Actually, Elon Musk won't be joining Twitter's Board of Directors

Elon Musk — perhaps still high off Friday’s Tesla Cultist Convention — reportedly informed Twitter’s powers-that-be on Saturday that he won’t be joining their board of directors, actually. The news comes directly from the company’s recently appointed CEO, Parag Agrawal, who posted a Very Stern and Disappointed letter to his social media platform late last night.

“Elon Musk has decided not to join our board. Here’s what I can share about what happened,” Agrawal’s missive opened, not at all ominously. Agrawal went on to explain that the Technoking would have been welcomed to the company “contingent on a background check and formal acceptance... but Elon shared [Saturday] morning that he no longer will be joining the board. I believe this is for the best.”

No word yet on whether Musk formally shared his declination, or if simply posting “Is Twitter dying?” earlier that Saturday did the trick.

Elon Musk’s Twitter timeline —

So how did we get here? The short answer: Money. Elon’s money, to be more specific. The slightly longer answer? Elon’s money-insulated echo chamber.
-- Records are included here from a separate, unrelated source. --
**config.mk**
```make
export PLATFORM = sky130hd
export DESIGN_NAME = pipe_hazard_ctrl_flat
export DESIGN_NICKNAME = d
export VERILOG_FILES = /design/src/rtl/pipe_hazard_ctrl_if.sv /design/src/rtl/pipe_hazard_ctrl.sv /design/src/flat_wrapper.sv
export SDC_FILE = /design/constraint.sdc
export NUM_CORES = 1
export LEC_CHECK = 0
export CORE_UTILIZATION = 38
export DETAILED_ROUTE_END_ITERATION = 16
export PLACE_DENSITY = 0.68
export SYNTH_ARGS = -nofsm -noshare
export SYNTH_HDL_FRONTEND = slang
export SYNTH_SLANG_ARGS = --single-unit
```
**constraint.sdc**
```tcl
create_clock -name CLK -period 2.17 [get_ports CLK]
set_input_delay 0.434 -clock CLK [delete_from_list [all_inputs] [get_ports CLK]]
set_output_delay 0.434 -clock CLK [all_outputs]
set_load 0.01 [all_outputs]
```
Last month, Musk quietly bought up nearly 10 percent of Twitter while running what amounted to a company-disparaging PR campaign via his own Twitter account. During that time, he stoked rumors of creating a totally new social media platform more dedicated to Musk’s sophomoric definition of “free speech,” knowing full and well his pending offer to ascend to Twitter’s own board of directors. Nevermind that the Technoking legally probably should have disclosed his Twitter shares purchase well before word actually got out about it — with his wealth, that sort of “prerequisite” doesn’t exactly matter anymore.
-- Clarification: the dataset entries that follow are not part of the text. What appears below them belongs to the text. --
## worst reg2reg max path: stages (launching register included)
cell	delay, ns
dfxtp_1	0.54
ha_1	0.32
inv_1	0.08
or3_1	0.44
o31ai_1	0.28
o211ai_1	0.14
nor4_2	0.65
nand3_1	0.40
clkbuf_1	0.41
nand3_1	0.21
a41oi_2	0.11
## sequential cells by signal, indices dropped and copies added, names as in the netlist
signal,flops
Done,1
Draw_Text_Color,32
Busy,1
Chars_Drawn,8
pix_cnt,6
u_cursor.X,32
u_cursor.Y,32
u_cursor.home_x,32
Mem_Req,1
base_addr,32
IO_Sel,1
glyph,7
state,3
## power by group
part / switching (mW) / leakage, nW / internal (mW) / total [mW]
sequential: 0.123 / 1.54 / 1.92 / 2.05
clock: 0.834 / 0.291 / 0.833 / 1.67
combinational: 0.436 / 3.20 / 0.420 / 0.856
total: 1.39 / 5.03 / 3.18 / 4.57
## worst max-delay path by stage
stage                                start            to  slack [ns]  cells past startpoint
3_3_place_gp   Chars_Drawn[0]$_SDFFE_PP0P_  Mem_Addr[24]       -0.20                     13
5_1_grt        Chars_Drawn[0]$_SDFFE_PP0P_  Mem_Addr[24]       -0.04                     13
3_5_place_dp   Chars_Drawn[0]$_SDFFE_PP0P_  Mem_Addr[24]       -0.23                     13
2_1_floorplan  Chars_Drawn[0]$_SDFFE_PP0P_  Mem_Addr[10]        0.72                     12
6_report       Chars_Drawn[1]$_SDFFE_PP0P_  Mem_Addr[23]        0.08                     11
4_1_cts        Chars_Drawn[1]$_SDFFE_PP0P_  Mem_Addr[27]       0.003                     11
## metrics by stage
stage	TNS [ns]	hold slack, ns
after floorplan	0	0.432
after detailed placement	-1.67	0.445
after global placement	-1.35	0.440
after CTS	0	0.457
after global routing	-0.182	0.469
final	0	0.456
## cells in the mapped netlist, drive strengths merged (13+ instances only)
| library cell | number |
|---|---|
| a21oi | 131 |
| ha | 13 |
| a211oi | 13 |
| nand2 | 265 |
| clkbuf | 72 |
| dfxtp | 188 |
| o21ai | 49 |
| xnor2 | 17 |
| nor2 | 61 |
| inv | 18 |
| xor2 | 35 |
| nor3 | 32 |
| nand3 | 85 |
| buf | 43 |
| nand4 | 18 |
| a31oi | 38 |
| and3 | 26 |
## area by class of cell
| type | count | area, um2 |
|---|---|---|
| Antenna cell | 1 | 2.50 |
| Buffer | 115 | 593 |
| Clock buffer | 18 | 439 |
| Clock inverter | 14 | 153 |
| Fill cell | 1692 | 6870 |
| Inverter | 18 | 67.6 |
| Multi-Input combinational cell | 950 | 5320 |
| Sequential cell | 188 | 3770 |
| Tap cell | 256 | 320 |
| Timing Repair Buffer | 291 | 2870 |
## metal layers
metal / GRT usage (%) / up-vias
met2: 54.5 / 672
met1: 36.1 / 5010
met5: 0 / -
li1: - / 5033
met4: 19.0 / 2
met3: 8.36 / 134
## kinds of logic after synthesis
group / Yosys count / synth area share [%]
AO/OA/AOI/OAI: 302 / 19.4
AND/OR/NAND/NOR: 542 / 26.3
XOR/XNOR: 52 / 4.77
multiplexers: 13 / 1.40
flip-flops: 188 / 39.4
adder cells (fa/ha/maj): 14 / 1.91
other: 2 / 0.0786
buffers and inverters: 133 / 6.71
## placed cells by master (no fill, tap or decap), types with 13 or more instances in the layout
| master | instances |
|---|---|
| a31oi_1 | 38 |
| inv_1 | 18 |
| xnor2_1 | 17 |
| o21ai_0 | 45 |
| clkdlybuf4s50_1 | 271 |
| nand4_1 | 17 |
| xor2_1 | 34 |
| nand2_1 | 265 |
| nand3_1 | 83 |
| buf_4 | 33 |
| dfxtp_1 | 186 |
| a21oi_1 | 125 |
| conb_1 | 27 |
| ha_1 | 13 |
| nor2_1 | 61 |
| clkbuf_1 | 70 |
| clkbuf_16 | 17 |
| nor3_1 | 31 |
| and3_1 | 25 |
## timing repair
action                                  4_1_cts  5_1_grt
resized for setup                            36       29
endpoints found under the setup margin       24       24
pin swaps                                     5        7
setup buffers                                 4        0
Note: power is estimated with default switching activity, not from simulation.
Still, it’s clear Musk was openly scheming about some kind of newly bought influence upon Twitter’s policy towards what users can and can’t get away with saying. And here’s where the echo chamber enters into things.

Four-dimensional checkers —

Judging from Twitter CEO Agarwal’s intentionally hostile public tone in his own announcement, Musk thought he could get away with more than he actually could and/or actually got told “No” about some of his half-baked, almost certainly disastrous ideas. Musk being Musk, he took his ball and went back to Tesla.

Musk still owns his 9.2-percent stake in Twitter, but it’s clear he’s already pissed about the situation (see his above “Is Twitter dying?” pondering). The world’s wealthiest man often thinks he is playing four-dimensional chess, when in fact it’s a lot less strategic and shortsighted than that.

It’s worth reminding everyone here that Musk is not a business genius. He’s not an engineer. Hell, he’s not actually the original founder of Tesla. He’s the heir to a pre-Apartheid South African emerald mining fortune who lucked out with PayPal and bought his way into Tesla. At best, Musk has a gift for branding and marketing, which has allowed him to promise his way to the top and subsequently half-deliver on those plans.

Once again, Elon bought his way into a company he thought he could eventually subsume and make his own. It’s proving more complicated than that, and rather than compromise, he simply will resort to meme-ing his legion of fans into a frenzy while causing headaches for virtually everyone else.